We’re in troubled times (to say it simply). A pandemic has swept the globe, isolation is necessary to survive + support the most vulnerable, plus our economy is gasping for air. It’s very scary and sad.

Within this pandemic, we’re all feeling personal loss. Loss of a job, a person, a way of life, the inability to gather with our friends and family for a funeral or graduation, uncertainty about our children’s future.

At the same time, the news is full of stories of mass graves, countries suffering from lack of resources, and an overall feeling that we’re a confused species, a scared species, a hurting species. We’ve been hit by this virus which has exposed the vulnerabilities our system has created.

In other words, our personal sorrows are colliding with our larger, collective grief (and anxiety). The truth is, they’ve always been interweaving. Now, we can’t consciously separate the two.

To put it bluntly, this is overwhelming. Overwhelming our psyches. Our systems. And, our technology.

While I, personally, believe personal grief always brings us to the collective sorrow (and vice versa), I also know this is usually a prolonged process. Something we experience with time and support. Meaning, when we’ve received care and attention for the personal, specific loss we’ve experienced, we can then turn our attention towards the communal losses that are occurring (ecocide, species extinction, inequality). Or, we start to see the suffering and harm that’s happening on our planet. We find people and places that can validate and hold what we’re experiencing, and then we recognize how much grief is contained in our collective experience, as well as our individual losses.

I think a lot about how much we’ve changed as a species and planet in the last 100 or 200 years (let alone the last 12,000 years). There’s so much we’re exposed to now that most human’s in history would never have imagined. On-demand electricity, daily global travel, 24/7 worldwide news. Sometimes I think our psyches just aren’t conditioned to metabolize the enormity of what’s happening both individually and collectively.

But here we are, in 2020, with a global pandemic that’s effecting us all, and lives that continue to contain loss and beauty. It seems, these times, which are troubled and uncertain, are also connecting us, bringing us back to reality. A reality that says life on this planet is finite and precious, and death and grief are requisites for being here.

While our individual psyches may not be conditioned for this, perhaps our collective strength and support can help us hold it all. Really, our coming together, is our only hope. This is true when we lose someone we love, and it’s true when we’re faced with a global trauma and reckoning.

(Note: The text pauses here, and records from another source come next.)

==> src/rtl/bcp_pkg.sv <==
package bcp_pkg;
  localparam int LANES   = 8;
  localparam int CNT_W   = 32;
  localparam int MREGS   = 16;
  localparam int IDX_W   = 5;
  localparam int RED_W   = 2;
  localparam int RED_SUM = 0;
endpackage

==> src/rtl/bcp_mask_file.sv <==
module bcp_mask_file #(
  parameter int LANES = 8,
  parameter int MREGS = 16,
  localparam int AW = $clog2(MREGS)
) (
  input  logic             clk,
  input  logic             rst_n,
  input  logic             we,
  input  logic [AW-1:0]    waddr,
  input  logic [LANES-1:0] wdata,
  input  logic [AW-1:0]    raddr,
  output logic [LANES-1:0] rdata
);
  logic [LANES-1:0] entry_q [MREGS];

  for (genvar e = 0; e < MREGS; e++) begin : g_entry
    always_ff @(posedge clk or negedge rst_n) begin
      if (!rst_n)                         entry_q[e] <= '0;
      else if (we && waddr == AW'(e))     entry_q[e] <= wdata;
    end
  end

  assign rdata = entry_q[raddr];
endmodule

==> src/rtl/bcp_req_check.sv <==
module bcp_req_check #(
  parameter int MREGS   = 16,
  parameter int IDX_W   = 5,
  parameter int RED_W   = 2,
  parameter int RED_SUM = 0,
  localparam int AW = $clog2(MREGS)
) (
  input  logic [IDX_W-1:0] midx,
  input  logic [RED_W-1:0] red,
  input  logic             has_lmask,
  output logic             err,
  output logic [AW-1:0]    raddr
);
  logic out_of_band, bad_red;

  always_comb begin
    out_of_band = (midx >= IDX_W'(MREGS));
    bad_red     = (red != RED_W'(RED_SUM));
    err         = out_of_band | bad_red | has_lmask;
    raddr       = midx[AW-1:0];
  end
endmodule

==> src/rtl/bcp_prefix_count.sv <==
module bcp_prefix_count #(
  parameter int LANES = 8,
  parameter int CNT_W = 32,
  localparam int SW = $clog2(LANES + 1)
) (
  input  logic [LANES-1:0]       bits,
  output logic [LANES*CNT_W-1:0] counts
);
  logic [SW-1:0] run [LANES];

  for (genvar i = 0; i < LANES; i++) begin : g_lane
    if (i == 0) begin : g_first
      assign run[i] = SW'(bits[0]);
    end else begin : g_next
      assign run[i] = run[i-1] + SW'(bits[i]);
    end
    assign counts[i*CNT_W +: CNT_W] = CNT_W'(run[i]);
  end
endmodule

==> src/rtl/bitcount_prefix_unit.sv <==
module bitcount_prefix_unit
  import bcp_pkg::*;
#(
  parameter int LANES_P = LANES,
  parameter int CNT_W_P = CNT_W,
  parameter int MREGS_P = MREGS,
  parameter int IDX_W_P = IDX_W,
  localparam int AW = $clog2(MREGS_P)
) (
  input  logic                     clk,
  input  logic                     rst_n,
  input  logic                     mf_we,
  input  logic [AW-1:0]            mf_waddr,
  input  logic [LANES_P-1:0]       mf_wdata,
  input  logic                     req_valid,
  output logic                     req_ready,
  input  logic [IDX_W_P-1:0]       req_midx,
  input  logic [RED_W-1:0]         req_red,
  input  logic                     req_has_lmask,
  input  logic                     req_pred,
  output logic                     res_valid,
  input  logic                     res_ready,
  output logic [LANES_P*CNT_W_P-1:0] res_counts,
  output logic                     res_err
);
  logic                         chk_err;
  logic [AW-1:0]                rd_addr;
  logic [LANES_P-1:0]           rd_bits;
  logic [LANES_P*CNT_W_P-1:0]   pfx;
  logic                         accept;

  bcp_req_check #(.MREGS(MREGS_P), .IDX_W(IDX_W_P), .RED_W(RED_W), .RED_SUM(RED_SUM)) u_check (
    .midx(req_midx), .red(req_red), .has_lmask(req_has_lmask),
    .err(chk_err), .raddr(rd_addr)
  );

  bcp_mask_file #(.LANES(LANES_P), .MREGS(MREGS_P)) u_file (
    .clk(clk), .rst_n(rst_n), .we(mf_we), .waddr(mf_waddr), .wdata(mf_wdata),
    .raddr(rd_addr), .rdata(rd_bits)
  );

  bcp_prefix_count #(.LANES(LANES_P), .CNT_W(CNT_W_P)) u_pfx (
    .bits(rd_bits), .counts(pfx)
  );

  // Output register is the only buffer: take a new request when it is empty or draining
  assign req_ready = !res_valid || res_ready;
  assign accept    = req_valid && req_ready;

  always_ff @(posedge clk or negedge rst_n) begin
    if (!rst_n) begin
      res_valid  <= 1'b0;
      res_counts <= '0;
      res_err    <= 1'b0;
    end else if (accept) begin
      res_valid <= req_pred;
      if (req_pred) begin
        res_err    <= chk_err;
        res_counts <= chk_err ? '0 : pfx;
      end
    end else if (res_ready) begin
      res_valid <= 1'b0;
    end
  end
endmodule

So, as my mentor, Francis Weller, would say: This is an invitation to immensity. A call to become greater than who we’ve been, both individually and collectively. A call to connect with something bigger than ourselves—our communities, our souls, nature. And I, for one, want to accept the invitation with grace and extend it to anyone who wants to join. I hope we get to tend this threshold together, side by side (with a mask on + at least six feet apart, of course).